Show each line of the entries below in which the word "registers" appears.

[INPUT FOR THIS TASK]
———
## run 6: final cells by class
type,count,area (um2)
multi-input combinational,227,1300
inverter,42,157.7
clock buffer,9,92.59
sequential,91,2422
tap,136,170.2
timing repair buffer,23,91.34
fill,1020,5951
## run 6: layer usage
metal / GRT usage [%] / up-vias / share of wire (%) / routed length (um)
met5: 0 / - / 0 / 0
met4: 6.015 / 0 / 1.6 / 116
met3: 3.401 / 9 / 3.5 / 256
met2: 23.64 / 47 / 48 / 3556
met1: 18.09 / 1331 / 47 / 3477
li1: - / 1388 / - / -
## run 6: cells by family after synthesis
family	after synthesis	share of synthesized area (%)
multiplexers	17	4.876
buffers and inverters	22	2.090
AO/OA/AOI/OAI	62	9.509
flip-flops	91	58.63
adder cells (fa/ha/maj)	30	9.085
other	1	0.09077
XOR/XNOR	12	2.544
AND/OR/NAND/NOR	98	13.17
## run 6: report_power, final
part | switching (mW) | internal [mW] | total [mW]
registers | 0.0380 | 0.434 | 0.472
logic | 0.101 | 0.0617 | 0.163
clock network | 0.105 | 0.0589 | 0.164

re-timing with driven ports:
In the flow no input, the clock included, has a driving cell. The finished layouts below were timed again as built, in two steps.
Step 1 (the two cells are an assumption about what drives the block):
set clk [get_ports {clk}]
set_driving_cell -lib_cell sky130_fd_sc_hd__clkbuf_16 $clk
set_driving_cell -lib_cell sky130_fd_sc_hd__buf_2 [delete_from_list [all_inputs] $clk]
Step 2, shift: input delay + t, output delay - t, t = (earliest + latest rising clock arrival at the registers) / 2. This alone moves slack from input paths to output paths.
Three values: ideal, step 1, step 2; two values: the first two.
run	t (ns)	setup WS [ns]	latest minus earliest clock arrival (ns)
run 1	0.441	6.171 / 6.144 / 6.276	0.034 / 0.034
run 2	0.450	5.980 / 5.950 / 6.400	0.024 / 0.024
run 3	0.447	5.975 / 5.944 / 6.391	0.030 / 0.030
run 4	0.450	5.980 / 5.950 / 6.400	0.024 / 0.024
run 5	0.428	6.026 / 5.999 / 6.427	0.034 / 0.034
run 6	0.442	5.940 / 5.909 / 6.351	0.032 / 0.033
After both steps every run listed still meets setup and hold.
Background: an optimization exercise with open tools, aiming at small area, a short achievable clock period and few clock cycles per item. Do not read the settings as production practice.

## the baseline
==> flow/design.v <==
module cordi_arch
(
	input [15:0] theta,
	input bgn,
	input clk,
	input rst_b,
	output [15:0] cos,
	output fin
);
reg [15:0] x, y, z;
reg busy, first, last, fin_r;
reg e1, e2, n0, n1, n2;
reg xsub, xsub_n, yneg, yneg_n;
reg [3:0] hsx, lsx;
wire [3:0] ln = (~busy | first) ? 4'b0001 : {lsx[2:0], lsx[3]};
wire [3:0] hn = (~busy | first) ? 4'b0001 : lsx[3] ? {hsx[2:0], hsx[3]} : hsx;
wire neg = z[15];
function [15:0] atan_tab;
	input [3:0] h, l;
	integer k;
	reg [15:0] a;
	begin
		atan_tab = 16'h0000;
		for (k = 3; k < 16; k = k + 1) begin
			a = (k == 3) ? 16'h07f5 : (k == 4) ? 16'h03ff : (16'h4000 >> k);
			if (h[(k - 3) / 4] & l[(k - 3) % 4]) atan_tab = atan_tab | a;
		end
	end
endfunction
wire [15:0] atan = first ? (e1 ? (e2 ? 16'h04ea : 16'h2446) : (e2 ? 16'h4042 : 16'h5f9e)) :
                   atan_tab(hsx, lsx);
function [15:0] ash;
	input [15:0] v;
	input [3:0] h, l;
	reg [15:0] m;
	integer j;
	begin
		for (j = 0; j < 16; j = j + 1)
			m[j] = (h[0] & v[j+3 > 15 ? 15 : j+3]) | (h[1] & v[j+7 > 15 ? 15 : j+7]) |
			       (h[2] & v[j+11 > 15 ? 15 : j+11]) | (h[3] & v[15]);
		for (j = 0; j < 16; j = j + 1)
			ash[j] = (l[0] & m[j]) | (l[1] & m[j+1 > 15 ? 15 : j+1]) |
			         (l[2] & m[j+2 > 15 ? 15 : j+2]) | (l[3] & m[j+3 > 15 ? 15 : j+3]);
	end
endfunction
wire [15:0] ysc = ash(y ^ {{8{~xsub_n}}, {8{xsub}}}, hsx, lsx);
wire [15:0] xsc = ash(x ^ {{8{~yneg_n}}, {8{yneg}}}, hsx, lsx);
wire ysgn = y[15] ^ ~xsub_n;
wire xsgn = x[15] ^ ~yneg_n;
wire [16:0] x_sum = {x, 1'b1} + {{4{ysgn}}, ysc[11:0], xsub};
wire [16:0] y_sum = {y, 1'b1} + {{4{xsgn}}, xsc[11:0], yneg};
wire [16:0] z_sum = {z, 1'b1} + {atan ^ {16{~neg}}, ~neg};
wire [15:0] x_add = x_sum[16:1];
wire [15:0] y_add = y_sum[16:1];
wire [15:0] z_add = z_sum[16:1];
wire [15:0] z_nxt = busy ? z_add : theta;
wire busy_nxt = busy ? ~last : bgn;
reg [15:0] x3, y3;
always @(*)
	case ({n0, n1, n2})
	3'b000: begin x3 = 16'd1245;  y3 = 16'd16166;   end
	3'b001: begin x3 = 16'd8705;  y3 = 16'd13680;   end
	3'b010: begin x3 = 16'd13680; y3 = 16'd8705;    end
	3'b011: begin x3 = 16'd16166; y3 = 16'd1245;    end
	3'b100: begin x3 = 16'd16168; y3 = -16'sd1244;  end
	3'b101: begin x3 = 16'd13680; y3 = -16'sd8706;  end
	3'b110: begin x3 = 16'd8705;  y3 = -16'sd13680; end
	default: begin x3 = 16'd1243; y3 = -16'sd16166; end
	endcase
function lt15;
	input [14:0] t, c;
	reg eq;
	integer k;
	begin
		lt15 = 1'b0;
		eq = 1'b1;
		for (k = 14; k >= 0; k = k - 1) begin
			lt15 = lt15 | (eq & c[k] & ~t[k]);
			eq = eq & ~(c[k] ^ t[k]);
		end
	end
endfunction
wire [14:0] t = theta[14:0];
wire n1_nxt = theta[15] ? lt15(t, 15'h4dbc) : lt15(t, 15'h3244);
wire n2_a = theta[15] ? lt15(t, 15'h3010) : lt15(t, 15'h1498);
wire n2_b = theta[15] ? lt15(t, 15'h6b68) : lt15(t, 15'h4ff0);
wire n2_nxt = n1_nxt ? n2_a : n2_b;
always @(posedge clk) begin
	x <= first ? x3 : x_add;
	y <= first ? y3 : ((busy & ~last) ? y_add : 16'h0000);
	z <= z_nxt;
	xsub <= ~z_nxt[15] & busy_nxt;
	xsub_n <= z_nxt[15] | ~busy_nxt;
	yneg <= z_nxt[15] & busy_nxt;
	yneg_n <= ~z_nxt[15] | ~busy_nxt;
	e1 <= n1_nxt ^ theta[15];
	e2 <= n2_nxt ^ theta[15];
	n0 <= theta[15];
	n1 <= n1_nxt;
	n2 <= n2_nxt;
	hsx <= hn; lsx <= ln;
	first <= bgn & ~busy;
	last <= busy & hsx[2] & lsx[3];
end
always @(posedge clk or negedge rst_b) begin
	if (!rst_b) begin
		busy <= 1'b0;
		fin_r <= 1'b0;
	end else begin
		busy <= busy_nxt;
		fin_r <= busy & last;
	end
end
assign cos = x;
assign fin = fin_r;
endmodule
This design comes from an exercise in tuning for small area and a short achievable clock period on the open sky130 flow, not from production work.
In this exercise RTL edits were held to simulation tests only and were not proved equivalent to the original.
Power and IR drop assume default switching activity.

Setup of tundra:
==> flow/design.v (excerpt) <==
module dsp_mult #
(
    parameter WIDTH = 32
)
(
    input  wire                  clk,
    input  wire                  rst,
    input  wire [WIDTH-1:0]      input_a_tdata,
    input  wire                  input_a_tvalid,
    output wire                  input_a_tready,
    input  wire [WIDTH-1:0]      input_b_tdata,
    input  wire                  input_b_tvalid,
    output wire                  input_b_tready,
    input  wire [WIDTH-1:0]      input_c_tdata,
    input  wire                  input_c_tvalid,
    output wire                  input_c_tready,
    output wire [(WIDTH*2)-1:0]  output_tdata,
    output reg                   output_tvalid,
    input  wire                  output_tready
);
assign input_a_tready = input_b_tvalid & output_tready;
assign input_b_tready = input_a_tvalid & output_tready;
assign input_c_tready = input_c_tvalid & output_tready;
wire go = input_a_tvalid & input_b_tvalid & input_c_tvalid & output_tready;
reg v1, v2, v3;
always @(posedge clk) begin
    v1 <= go & ~rst;
    v2 <= go & ~rst & v1;
    v3 <= go & ~rst & v2;
    output_tvalid <= go & ~rst & v3;
end
reg [31:0] a1, c1;
reg [15:0] one, two, neg;
wire [32:0] bx = {input_b_tdata, 1'b0};
always @(posedge clk) begin
    a1 <= input_a_tdata;
    c1 <= input_c_tdata;
end
genvar g;
generate for (g = 0; g < 16; g = g + 1) begin : enc
    always @(posedge clk) begin
        one[g] <= bx[2*g+1] ^ bx[2*g];
  ...
For scale: ~2700 cells after synthesis, roughly 380 flip-flops, about 170 I/O pins.
==> flow/config.mk <==
export PLATFORM = sky130hd
export DESIGN_NAME = dsp_mult
export DESIGN_NICKNAME = dsp_mult
export VERILOG_FILES = /design/flow/design.v
export SDC_FILE = /design/flow/constraint.sdc
export NUM_CORES = 4
export LEC_CHECK = 0
export ABC_AREA = 1
export CAP_MARGIN = 20
export CORE_MARGIN = 2
export CORE_UTILIZATION = 65
export CTS_BUF_LIST = sky130_fd_sc_hd__clkbuf_8
export CTS_CLUSTER_DIAMETER = 50
export CTS_CLUSTER_SIZE = 24
export SLEW_MARGIN = 20
export SYNTH_HIERARCHICAL = 1
==> flow/constraint.sdc <==
create_clock -name core_clock -period 9.5 [get_ports {clk}]
set_input_delay 1.9000 -clock core_clock [delete_from_list [all_inputs] [get_ports {clk}]]
set_output_delay 1.9000 -clock core_clock [all_outputs]
set_load 0.01 [all_outputs]
standard.sh (not shown) runs the stock make flow with config.mk's settings and CLKGATE_MAP_FILE= SYNTH_SCRIPT=/design/flow/synth_recipe.tcl, a recipe that flattens the netlist after the stock synthesis.
==> flow/flow/run.sh <==
#!/bin/bash
# The standard layout (the standard.sh, unchanged synthesis) with two changes:
#  - the port buffers that global placement inserts are plain buf_1 cells instead
#    of the delay buffers buffer_ports picks by default;
#  - timing repair aims for a setup margin of 5.5 ns (the period less 5.5 ns).
set -euo pipefail
export BUFFER_PORTS_ARGS="-buffer_cell sky130_fd_sc_hd__buf_1"
export SETUP_SLACK_MARGIN=5.5
bash standard.sh > standard.log 2>&1
### tundra -> amber
# tundra
export LEC_CHECK = 0
export ABC_AREA = 1
export CAP_MARGIN = 20
export CORE_MARGIN = 2
export CORE_UTILIZATION = 65
export CTS_BUF_LIST = sky130_fd_sc_hd__clkbuf_8
export CTS_CLUSTER_DIAMETER = 50
export CTS_CLUSTER_SIZE = 24
export SLEW_MARGIN = 20
export SYNTH_HIERARCHICAL = 1
create_clock -name core_clock -period 9.5 [get_ports {clk}]
# amber
export LEC_CHECK = 0
export ABC_AREA = 1
export CAP_MARGIN = 20
export CORE_MARGIN = 2
export CORE_UTILIZATION = 55
export CTS_BUF_LIST = sky130_fd_sc_hd__clkbuf_8
export SLEW_MARGIN = 20
export SYNTH_HIERARCHICAL = 1
create_clock -name core_clock -period 9.5 [get_ports {clk}]
--- outcome ---
amber vs. tundra: total power of the final layout went up by 0.00017 W. On global-route track usage on met1: between tundra and amber, it ends up higher for tundra. Compared with tundra, placement density in the core of amber is lower. Going from tundra to amber, height of the chip moved up; clock network latency to the later pin of the worst-skew pair moved up; cell area after layout moved up.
———
[RESPONSE AREA]
registers | 0.0380 | 0.434 | 0.472
Step 2, shift: input delay + t, output delay - t, t = (earliest + latest rising clock arrival at the registers) / 2. This alone moves slack from input paths to output paths.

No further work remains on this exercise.